The fundamental political ideal on which all parties base their taxation policy is that income tax is an abomination from which all righteous citizens should be liberated. Conveniently most parties also agree on who should be the target of the Revenue Commissioners’ zeal.
There are the tax exiles who should be required to hand over a first born along with their passports. The production of food renders one impure and therefore farmers are deemed taxable.
Polluters are a target, too – though in a corporate rather than personal capacity. Finally there are the resident “super-rich” who should be taxed not only on their income, but their houses, art, jewels and audacity in daring to earn what Mary Lou McDonald has called “disgraceful” levels of income. Corporations may also be taxed but happily yet again there is unanimity – the 12.5 per cent rate should stay, no matter how much that bugs the Germans.
Everyone else is a hard-working, hard-pressed, middle-income couple with a big mortgage and bigger creche bill who must be saved from the injustice of paying tax on their income.
Of course, there are few specifics. I have no idea what “middle-income” means. Most Irish people claim to be middle class, so presumably they labour under the illusion of earning “middle incomes” too.
I do know that almost 40 per cent of the 2.4 million income earners in the State are entirely exempt from income tax and that every party thinks this number should be increased.
When asked who should pay tax so that there’s enough money to fund the most generous social welfare payments in the EU, we are back to – you’ve guessed it – the tax exiles. Of course, that’s hardly surprising. Tax exiles don’t vote and the 900,000 exempted earners do.
If you woke up tomorrow morning in a Kafkaesque nightmare as the leader of an Irish political party you’d probably sign up to the political consensus too.
Of course this system has rendered the State disastrously dependent on cyclical taxation – VRT, VAT and stamp duty – a recipe that ensured our fiscal souffle did not so much collapse as implode.
Yes, at the other end of the scale generous tax reliefs enabled the business classes to reduce their tax liabilities, but figures from the Department of Finance are indisputable – the top 20 per cent of income earners pay 77 per cent of all income tax. So facts are facts and the fact is that hundreds of thousands of earners and voters believe they have done well out of a system which taxed consumption rather than income. Fianna Fáil drove the policy and the others gasped in their efforts to keep up. Why? Because clearly that’s what the majority of people wanted. If the other parties didn’t offer a policy alternative it was because not enough people wanted one.
There is no other explanation. Well, there is. It’s that people were stupid and wilfully ignored the consequences of their actions. But surely no one will argue that the people are stupid because Ireland’s electorate is famous for its sophistication.
Nor can anyone argue that the people were in some way misled. Night after night and day after day journalists from McWilliams to Lee and economists from Ahearne to Kelly warned of the consequences and were simply ignored.

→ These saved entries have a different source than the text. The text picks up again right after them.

$ cat src/scc_pin_sampler.sv
// synchronises the multi-mode pin sense lines and classifies each pin on request
`timescale 1ns/1ps
`include "scc_consts.svh"
module scc_pin_sampler #(
   parameter int SETTLE_CYC = `SCC_SETTLE_CYC
) (
   input  wire logic                  clock,
   input  wire logic                  rst_n,
   input  wire logic [31:0]           pin_sense,
   scc_pin_if.smp                     pif
);
   if (SETTLE_CYC < 1 || SETTLE_CYC > 65535) begin : g_bad_settle
      $error("scc_pin_sampler: SETTLE_CYC out of range");
   end

   typedef struct packed {
      logic [31:0]                         s1;
      logic [31:0]                         s2;
      logic [31:0]                         s3;
      logic [15:0]                         cnt;
      logic                                busy;
      logic                                done;
      logic [3:0][1:0]                     cls;
      logic [3:0][4:0]                     idx;
   } scc_smp_t;

   scc_smp_t            st_q;
   scc_smp_t            st_d;
   logic [3:0][1:0]     cls_now;
   logic [3:0][4:0]     idx_now;

   // tied low wins over a resistor, out-of-table resistance reads as open
   for (genvar p = 0; p < `SCC_NPINS; p++) begin : g_pin
      logic [7:0] sv;
      assign sv         = st_q.s3[p*`SCC_PIN_W +: `SCC_PIN_W];
      assign idx_now[p] = sv[`SCC_SENSE_IDX_LSB +: 5];
      always_comb begin
         if (sv[`SCC_SENSE_ABOVE_HIGH])
            cls_now[p] = scc_pkg::SCC_PIN_HIGH;
         else if (sv[`SCC_SENSE_BELOW_LOW])
            cls_now[p] = scc_pkg::SCC_PIN_LOW;
         else if (sv[`SCC_SENSE_RES_DET] && idx_now[p] < 5'(`SCC_RES_SELECTIONS))
            cls_now[p] = scc_pkg::SCC_PIN_RES;
         else
            cls_now[p] = scc_pkg::SCC_PIN_OPEN;
      end
      assign pif.cls[p] = scc_pkg::scc_pin_class_t'(st_q.cls[p]);
   end

   always_comb begin
      st_d      = st_q;
      st_d.s1   = pin_sense;
      st_d.s2   = st_q.s1;
      st_d.s3   = st_q.s2;
      st_d.done = 1'b0;
      if (!st_q.busy && pif.sample_req) begin
         st_d.busy = 1'b1;
         st_d.cnt  = 16'(SETTLE_CYC);
      end else if (st_q.busy) begin
         if (st_q.cnt != 16'h0000)
            st_d.cnt = st_q.cnt - 16'h0001;
         else if (st_q.s2 == st_q.s3) begin
            st_d.cls  = cls_now;
            st_d.idx  = idx_now;
            st_d.done = 1'b1;
            st_d.busy = 1'b0;
         end
      end
   end

   always_ff @(posedge clock or negedge rst_n) begin
      if (!rst_n) st_q <= '0;
      else        st_q <= st_d;
   end

   assign pif.sample_done = st_q.done;
   assign pif.idx         = st_q.idx;

   chk_done_ends_busy: assert property (@(posedge clock) disable iff (!rst_n)
      st_q.done |-> !st_q.busy && $past(st_q.busy))
      else $error("sample done without a running sample");
endmodule : scc_pin_sampler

So we must accept this fact. Irish voters are pretty much a right-wing bunch who want the government to leave as much money in their own pockets so that they can spend that money in a manner of their choosing. We’re republicans alright, but the American kind and with great benefits. It’s called having your bread buttered on both sides.
That’s why Joe Higgins, the only actual socialist, lost his seat in 2007. That’s why the Sinn Féin surge never materialised. And that’s why people didn’t vote Labour. Because no matter how much our lily-livered left attempted to dress up their “Me too” policies, the bouncy castle-renting suburbanites knew they’d been having an income-tax-free party for 10 years and hoped Fianna Fáil would keep the party going.

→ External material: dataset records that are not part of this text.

$ cat src/inc/dma_pkg.sv
// Shared constants, state codes and carrier structs of the four-channel DMA controller.
// Assumes one byte-wide shared bus toward the core and plain configuration ports.
package dma_pkg;

  localparam int CHANNELS    = 4;
  localparam int CH_W        = 2;
  localparam int MEM_CHANNEL = 3;
  localparam int CNT_W       = 8;
  localparam int ADDR_W      = 17;
  localparam int DATA_W      = 8;
  localparam int TO_W        = 6;
  localparam int LVL_W       = 2;
  localparam int BUF_DEPTH   = 2;

  localparam logic [LVL_W-1:0]  LVL_LOW       = 2'h0;
  localparam logic [LVL_W-1:0]  LVL_MEDIUM    = 2'h1;
  localparam logic [LVL_W-1:0]  LVL_HIGH      = 2'h2;
  localparam logic [LVL_W-1:0]  LVL_VERY_HIGH = 2'h3;
  localparam logic [CNT_W-1:0]  CNT_RESET     = 8'h00;
  localparam logic [ADDR_W-1:0] ADDR_RESET    = 17'h00000;
  localparam logic [ADDR_W-1:0] STEP_BYTE     = 17'h00001;
  localparam logic [ADDR_W-1:0] STEP_WORD     = 17'h00002;
  localparam logic [TO_W-1:0]   TO_OFF        = 6'h00;

  typedef enum logic [3:0] {
    ST_IDLE = 4'h1,
    ST_RD   = 4'h2,
    ST_WR   = 4'h4,
    ST_UPD  = 4'h8
  } dma_state_t;

  typedef struct packed {
    logic              enable;
    logic [LVL_W-1:0]  priority_level_field;
    logic              transfer_size_bit;
    logic              memory_step_direction;
    logic              auto_reload_bit;
    logic              to_periph;
    logic              mem_to_mem;
    logic              half_done_irq_enable;
    logic              all_done_irq_enable;
    logic [CNT_W-1:0]  count;
    logic [ADDR_W-1:0] periph_addr;
    logic [ADDR_W-1:0] mem0_addr;
    logic [ADDR_W-1:0] mem1_addr;
  } chan_cfg_t;

  typedef struct packed {
    logic              req;
    logic              we;
    logic              hi_prio;
    logic              lock;
    logic [ADDR_W-1:0] addr;
    logic [DATA_W-1:0] wdata;
  } bus_cmd_t;

endpackage : dma_pkg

So now what? It’s payback time. The middle income earners are furious because they’ve been encouraged in the delusion that were it not for a chap called Madoff, a company called Lehman Brothers and a golf-playing rugger bugger called Seánie, Ireland would remain a land of fiscal harmony and shopping trips to New York.

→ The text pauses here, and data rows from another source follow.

**src/design/pcisb_pkg.sv**
```systemverilog
// Shared constants, types and helpers for the PCI sideband control block
package pcisb_pkg;

  // ==========================================================
  // Register map
  localparam logic [7:0] OFS_CTRL = 8'h00;
  localparam logic [7:0] OFS_STAT = 8'h04;
  localparam logic [7:0] OFS_GPIN = 8'h08;

  // ==========================================================
  // Status field positions
  localparam int ST_PERR_INT = 0;
  localparam int ST_PERR_EXT = 1;
  localparam int ST_SERR = 2;
  localparam int ST_PME = 3;
  localparam int ST_LOCK = 4;
  localparam int ST_STRAP = 5;
  localparam int ST_GNT_LSB = 8;
  localparam int STICKY_W = 4;

  // ==========================================================
  // Bus widths and limits
  localparam int NMASTERS = 7;
  localparam int AD_W = 32;
  localparam int CBE_W = 4;
  localparam int GNT_IDX_W = 3;
  localparam int ALT_IN_FIRST = 4;
  localparam int ALT_OUT_MASTER = 4;
  localparam int STRAP_MASTER = 6;
  localparam logic [2:0] SLEEP_S0 = 3'h0;
  localparam logic [2:0] SLEEP_S5 = 3'h5;

  // ==========================================================
  // Types
  typedef enum logic [1:0] {
    PCISB_ROUTE_NMI = 2'b00,
    PCISB_ROUTE_MGMT = 2'b01,
    PCISB_ROUTE_INT = 2'b10
  } pcisb_route_t;

  typedef struct packed {
    logic wake_int;
    pcisb_route_t serr_route;
    logic perr_mgmt;
    logic pme_ctl_en;
    logic out_val;
    logic gnt4_out;
    logic [2:0] req_in;
    logic sec_bus_rst;
  } pcisb_ctrl_t;

  localparam pcisb_ctrl_t CTRL_RESET = '0;

  typedef struct packed {
    logic nmi;
    logic mgmt;
    logic intr;
    logic sysctl;
    logic wake;
  } pcisb_irq_t;

  // ==========================================================
  // Helpers
  function automatic logic even_par(input logic [AD_W-1:0] ad, input logic [CBE_W-1:0] cbe);
    even_par = ^{ad, cbe};
  endfunction

  function automatic logic [GNT_IDX_W-1:0] rr_pick(input logic [NMASTERS-1:0] req,
                                                   input logic [GNT_IDX_W-1:0] last);
    logic found;
    int idx;
    rr_pick = last;
    found = 1'b0;
    for (int i = 1; i <= NMASTERS; i++) begin
      idx = (int'(last) + i) % NMASTERS;
      if (!found && req[idx]) begin
        found = 1'b1;
        rr_pick = GNT_IDX_W'(idx);
      end
    end
  endfunction

endpackage

```
**src/design/pcisb_top.sv**
```systemverilog
// PCI sideband control: errors, arbitration, lock, reset and wake
// How it works
// - Drive parity error line on own errors
// - Parity errors raise NMI or management interrupt
// - Arbitrate seven masters, one request/grant each
// - Requests four to six usable as inputs
// - Grant four usable as general output
// - Latch grant six at power-good rise
// - Everything timed from one bus clock
// - Secondary reset is platform reset OR bit
// - Assert lock during own locked sequences
// - Ignore lock while external master granted
// - System error raises NMI, management or interrupt
// - Wake event wakes system from S1-S5
// - Enabled wake event in S0 raises control interrupt
// - Drive wake line on internal wake
// - Never drive wake line high
// - Even parity over all 36 bits
// - Check parity when target of writes
//
// The register addresses and the APB register port were decided locally.
module pcisb_top (
  input wire logic pclk,
  input wire logic presetn,
  input wire logic [7:0] paddr,
  input wire logic psel,
  input wire logic penable,
  input wire logic pwrite,
  input wire logic [31:0] pwdata,
  output logic pready,
  output logic [31:0] prdata,
  output logic pslverr,
  input wire logic [pcisb_pkg::NMASTERS-1:0] req_n,
  output logic [pcisb_pkg::NMASTERS-1:0] gnt_n,
  input wire logic gnt6_pin_i,
  input wire logic power_good,
  input wire logic platform_reset_n,
  output logic secondary_bus_reset_n,
  input wire logic [pcisb_pkg::AD_W-1:0] ad_i,
  input wire logic [pcisb_pkg::CBE_W-1:0] cbe_n_i,
  input wire logic par_i,
  input wire logic tgt_write_phase,
  input wire logic drive_phase,
  output logic par_o,
  output logic par_oe,
  input wire logic perr_n_i,
  output logic perr_n_o,
  output logic perr_n_oe,
  input wire logic serr_n_i,
  input wire logic lock_n_i,
  input wire logic own_lock,
  output logic lock_n_o,
  output logic lock_n_oe,
  input wire logic pme_n_i,
  output logic pme_n_o,
  output logic pme_n_oe,
  input wire logic [2:0] sleep_state,
  output pcisb_pkg::pcisb_irq_t irq
);

  // ==========================================================
  // Declarations
  pcisb_pkg::pcisb_ctrl_t ctrl_r;
  logic [pcisb_pkg::STICKY_W-1:0] sticky_r;
  logic [pcisb_pkg::STICKY_W-1:0] sticky_set;
  logic [pcisb_pkg::STICKY_W-1:0] sticky_clr;
  logic [pcisb_pkg::STICKY_W-1:0] sticky_nxt;
  logic strap_r;
  logic pgood_d_r;
  logic lock_seen_r;
  logic [pcisb_pkg::NMASTERS-1:0] arb_req;
  logic [pcisb_pkg::NMASTERS-1:0] arb_gnt;
  logic [pcisb_pkg::NMASTERS-1:0] gnt_n_nxt;
  logic [pcisb_pkg::NMASTERS-1:0] in_mask;
  logic [2:0] in_val;
  logic par_err;
  logic perr_ext;
  logic gen_par;
  logic drive_d_r;
  logic perr_any;
  logic serr_hit;
  logic pme_hit;
  logic in_s0;
  logic in_sleep;
  logic bus_ext;
  logic setup_ph;
  logic wr_acc;
  logic sel_ctrl;
  logic sel_stat;
  logic sel_gpin;
  logic [31:0] rd_mux;
  logic [31:0] stat_word;
  pcisb_pkg::pcisb_irq_t irq_nxt;

  // ==========================================================
  // Sub-blocks
  pcisb_parity u_parity (
    .pclk(pclk),
    .presetn(presetn),
    .ad_i(ad_i),
    .cbe_n_i(cbe_n_i),
    .par_i(par_i),
    .chk_en(tgt_write_phase),
    .gen_par_r(gen_par),
    .err_r(par_err)
  );

  pcisb_arbiter u_arb (
    .pclk(pclk),
    .presetn(presetn),
    .req(arb_req),
    .gnt_r(arb_gnt)
  );

  // ==========================================================
  // Arbitration and general-purpose pin muxing
  // Master four cannot see a grant while its pin is an output, so it would hog the bus
  assign in_mask = {ctrl_r.req_in[2:1], ctrl_r.req_in[0] || ctrl_r.gnt4_out, 4'h0};
  assign arb_req = ~req_n & ~in_mask;
  assign in_val = ~req_n[pcisb_pkg::NMASTERS-1:pcisb_pkg::ALT_IN_FIRST];
  assign bus_ext = |arb_gnt;

  always_comb begin
    gnt_n_nxt = ~arb_gnt;
    if (ctrl_r.gnt4_out) begin
      gnt_n_nxt[pcisb_pkg::ALT_OUT_MASTER] = ctrl_r.out_val;
    end
  end

  // ==========================================================
  // Event decode
  // Our own drive of the error line is not an outside report
  assign perr_ext = !perr_n_i && !perr_n_oe;
  assign perr_any = par_err || perr_ext;
  assign serr_hit = !serr_n_i;
  assign pme_hit = !pme_n_i;
  assign in_s0 = (sleep_state == pcisb_pkg::SLEEP_S0);
  assign in_sleep = !in_s0 && (sleep_state <= pcisb_pkg::SLEEP_S5);

  always_comb begin
    irq_nxt = '0;
    irq_nxt.nmi = perr_any && !ctrl_r.perr_mgmt;
    irq_nxt.mgmt = perr_any && ctrl_r.perr_mgmt;
    if (serr_hit) begin
      case (ctrl_r.serr_route)
        pcisb_pkg::PCISB_ROUTE_NMI: irq_nxt.nmi = 1'b1;
        pcisb_pkg::PCISB_ROUTE_MGMT: irq_nxt.mgmt = 1'b1;
        default: irq_nxt.intr = 1'b1;
      endcase
    end
    irq_nxt.sysctl = pme_hit && in_s0 && ctrl_r.pme_ctl_en;
    irq_nxt.wake = pme_hit && in_sleep;
  end

  // ==========================================================
  // APB decode
  assign setup_ph = psel && !penable;
  assign wr_acc = psel && penable && pready && pwrite;
  assign sel_ctrl = (paddr == pcisb_pkg::OFS_CTRL);
  assign sel_stat = (paddr == pcisb_pkg::OFS_STAT);
  assign sel_gpin = (paddr == pcisb_pkg::OFS_GPIN);

  assign stat_word = {17'h00000, ~gnt_n, 2'h0, strap_r, lock_seen_r, sticky_r};

  assign rd_mux = sel_ctrl ? {21'h000000, ctrl_r} :
                  sel_stat ? stat_word :
                  sel_gpin ? {29'h00000000, in_val} : 32'h00000000;

  // Set wins over a write-one clear in the same cycle
  assign sticky_set = {pme_hit, serr_hit, perr_ext, par_err};
  assign sticky_clr = (wr_acc && sel_stat) ? pwdata[pcisb_pkg::STICKY_W-1:0] : '0;
  assign sticky_nxt = (sticky_r & ~sticky_clr) | sticky_set;

  // ==========================================================
  // APB slave: ready in the access phase, one wait-free answer
  always_ff @(posedge pclk or negedge presetn) begin
    if (!presetn) begin
      pready <= 1'b0;
      prdata <= 32'h00000000;
      pslverr <= 1'b0;
    end else begin
      pready <= setup_ph;
      pslverr <= setup_ph && !(sel_ctrl || sel_stat || sel_gpin);
      if (setup_ph) begin
        prdata <= rd_mux;
      end
    end
  end

  always_ff @(posedge pclk or negedge presetn) begin
    if (!presetn) begin
      ctrl_r <= pcisb_pkg::CTRL_RESET;
      sticky_r <= '0;
    end else begin
      sticky_r <= sticky_nxt;
      if (wr_acc && sel_ctrl) begin
        ctrl_r <= pcisb_pkg::pcisb_ctrl_t'(pwdata[$bits(pcisb_pkg::pcisb_ctrl_t)-1:0]);
      end
    end
  end

  // ==========================================================
  // Pins, strap and sideband outputs, all on the bus clock
  always_ff @(posedge pclk or negedge presetn) begin
    if (!presetn) begin
      gnt_n <= '1;
      pgood_d_r <= 1'b0;
      strap_r <= 1'b0;
      secondary_bus_reset_n <= 1'b0;
      par_o <= 1'b0;
      par_oe <= 1'b0;
      drive_d_r <= 1'b0;
      perr_n_o <= 1'b0;
      perr_n_oe <= 1'b0;
      lock_n_o <= 1'b0;
      lock_n_oe <= 1'b0;
      lock_seen_r <= 1'b0;
      pme_n_o <= 1'b0;
      pme_n_oe <= 1'b0;
      irq <= '0;
    end else begin
      gnt_n <= gnt_n_nxt;
      pgood_d_r <= power_good;
      if (power_good && !pgood_d_r) begin
        strap_r <= gnt6_pin_i;
      end
      secondary_bus_reset_n <= platform_reset_n && !ctrl_r.sec_bus_rst;
      drive_d_r <= drive_phase;
      par_o <= gen_par;
      par_oe <= drive_d_r;
      perr_n_o <= 1'b0;
      perr_n_oe <= par_err;
      lock_n_o <= 1'b0;
      lock_n_oe <= own_lock && !bus_ext;
      lock_seen_r <= !lock_n_i && !bus_ext;
      pme_n_o <= 1'b0;
      pme_n_oe <= ctrl_r.wake_int;
      irq <= irq_nxt;
    end
  end

  // ==========================================================
  // Checks
  property p_perr_drive;
    @(posedge pclk) disable iff (!presetn) par_err |=> (perr_n_oe && !perr_n_o);
  endproperty
  a_perr_drive: assert property (p_perr_drive) else $error("parity error not driven");

  property p_perr_irq;
    @(posedge pclk) disable iff (!presetn) perr_any |=> (irq.nmi || irq.mgmt);
  endproperty
  a_perr_irq: assert property (p_perr_irq) else $error("parity error without NMI or management irq");

  property p_serr_irq;
    @(posedge pclk) disable iff (!presetn) serr_hit |=> (irq.nmi || irq.mgmt || irq.intr);
  endproperty
  a_serr_irq: assert property (p_serr_irq) else $error("system error not signalled");

  // Arbiter and grant register each cost one clock; the mask is combinational
  property p_input_nogrant;
    @(posedge pclk) disable iff (!presetn)
      ctrl_r.req_in[0] [*3] |-> gnt_n[pcisb_pkg::ALT_IN_FIRST] || ctrl_r.gnt4_out;
  endproperty
  a_input_nogrant: assert property (p_input_nogrant) else $error("input-mode request granted");

  property p_alt_out;
    @(posedge pclk) disable iff (!presetn)
      ctrl_r.gnt4_out |=> (gnt_n[pcisb_pkg::ALT_OUT_MASTER] == $past(ctrl_r.out_val));
  endproperty
  a_alt_out: assert property (p_alt_out) else $error("general output wrong");

  property p_strap;
    @(posedge pclk) disable iff (!presetn)
      (power_good && !pgood_d_r) |=> (strap_r == $past(gnt6_pin_i));
  endproperty
  a_strap: assert property (p_strap) else $error("strap not latched");

  // First edge after release still shows the reset value
  property p_secrst;
    @(posedge pclk) disable iff (!presetn)
      $past(presetn) |-> secondary_bus_reset_n == ($past(platform_reset_n) && !$past(ctrl_r.sec_bus_rst));
  endproperty
  a_secrst: assert property (p_secrst) else $error("secondary reset wrong");

  property p_lock;
    @(posedge pclk) disable iff (!presetn) bus_ext |=> !lock_seen_r && !lock_n_oe;
  endproperty
  a_lock: assert property (p_lock) else $error("lock honoured under external grant");

  property p_pme;
    @(posedge pclk) disable iff (!presetn) pme_n_oe |-> !pme_n_o;
  endproperty
  a_pme: assert property (p_pme) else $error("wake line driven high");

  property p_wake;
    @(posedge pclk) disable iff (!presetn) (pme_hit && in_sleep) |=> irq.wake;
  endproperty
  a_wake: assert property (p_wake) else $error("wake missed");

  property p_sysctl;
    @(posedge pclk) disable iff (!presetn)
      irq.sysctl |-> $past(pme_hit) && $past(in_s0) && $past(ctrl_r.pme_ctl_en);
  endproperty
  a_sysctl: assert property (p_sysctl) else $error("unexpected control interrupt");

  c_perr: cover property (@(posedge pclk) disable iff (!presetn) par_err ##1 perr_n_oe);
  c_wake: cover property (@(posedge pclk) disable iff (!presetn) irq.wake);
  c_sysctl: cover property (@(posedge pclk) disable iff (!presetn) irq.sysctl);
  c_lock: cover property (@(posedge pclk) disable iff (!presetn) lock_n_oe);

endmodule

```
**src/design/pcisb_parity.sv**
```systemverilog
// Even parity generation and target write parity check
module pcisb_parity (
  input wire logic pclk,
  input wire logic presetn,
  input wire logic [pcisb_pkg::AD_W-1:0] ad_i,
  input wire logic [pcisb_pkg::CBE_W-1:0] cbe_n_i,
  input wire logic par_i,
  input wire logic chk_en,
  output logic gen_par_r,
  output logic err_r
);

  logic chk_en_d_r;

  // ==========================================================
  // Parity lags its phase by one clock, so compare one clock late
  always_ff @(posedge pclk or negedge presetn) begin
    if (!presetn) begin
      gen_par_r <= 1'b0;
      chk_en_d_r <= 1'b0;
      err_r <= 1'b0;
    end else begin
      gen_par_r <= pcisb_pkg::even_par(ad_i, cbe_n_i);
      chk_en_d_r <= chk_en;
      err_r <= chk_en_d_r && (gen_par_r != par_i);
    end
  end

  property p_par_check;
    @(posedge pclk) disable iff (!presetn)
      (chk_en ##1 (par_i != pcisb_pkg::even_par($past(ad_i), $past(cbe_n_i)))) |=> err_r;
  endproperty
  a_par_check: assert property (p_par_check) else $error("parity error missed");

  property p_par_noerr;
    @(posedge pclk) disable iff (!presetn)
      !chk_en_d_r |=> !err_r;
  endproperty
  a_par_noerr: assert property (p_par_noerr) else $error("parity error without check");

endmodule

```
**src/design/pcisb_arbiter.sv**
```systemverilog
// Round-robin bus arbiter for the request and grant lines
module pcisb_arbiter (
  input wire logic pclk,
  input wire logic presetn,
  input wire logic [pcisb_pkg::NMASTERS-1:0] req,
  output logic [pcisb_pkg::NMASTERS-1:0] gnt_r
);

  logic [pcisb_pkg::GNT_IDX_W-1:0] last_r;
  logic [pcisb_pkg::GNT_IDX_W-1:0] pick;
  logic hold;
  logic any_req;
  logic [pcisb_pkg::NMASTERS-1:0] gnt_nxt;

  // ==========================================================
  // Selection: keep the owner while it still requests
  assign hold = |(gnt_r & req);
  assign any_req = |req;
  assign pick = pcisb_pkg::rr_pick(req, last_r);
  assign gnt_nxt = hold ? gnt_r : (any_req ? (pcisb_pkg::NMASTERS)'(1) << pick : '0);

  always_ff @(posedge pclk or negedge presetn) begin
    if (!presetn) begin
      gnt_r <= '0;
      last_r <= '0;
    end else begin
      gnt_r <= gnt_nxt;
      if (!hold && any_req) begin
        last_r <= pick;
      end
    end
  end

  property p_onehot;
    @(posedge pclk) disable iff (!presetn) $onehot0(gnt_r);
  endproperty
  a_onehot: assert property (p_onehot) else $error("more than one grant");

  property p_grant_req;
    @(posedge pclk) disable iff (!presetn) (gnt_r != '0) |-> (|(gnt_r & $past(req)));
  endproperty
  a_grant_req: assert property (p_grant_req) else $error("grant without request");

  c_handover: cover property (@(posedge pclk) disable iff (!presetn)
    (gnt_r != '0) ##1 ((gnt_r != '0) && (gnt_r != $past(gnt_r))));

endmodule

```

It’s time then to take aside the only demographic in town and tell them some truths. The CFDs, the subprime lending, the shunting of millions and billions between banks, all of these things are terrible and have made a bad situation worse. But we have two crises – a monetary meltdown and a fiscal collapse. They are intertwined and yet independent. Without a banking crisis we’d still have a fiscal disaster.
The mother of all property bubbles just burst. It was always going to burst and we were warned repeatedly what would happen when it did. The Order of the Soft Landing did not have a monopoly. No one can say that they weren’t told. If they didn’t listen, they have only themselves to blame.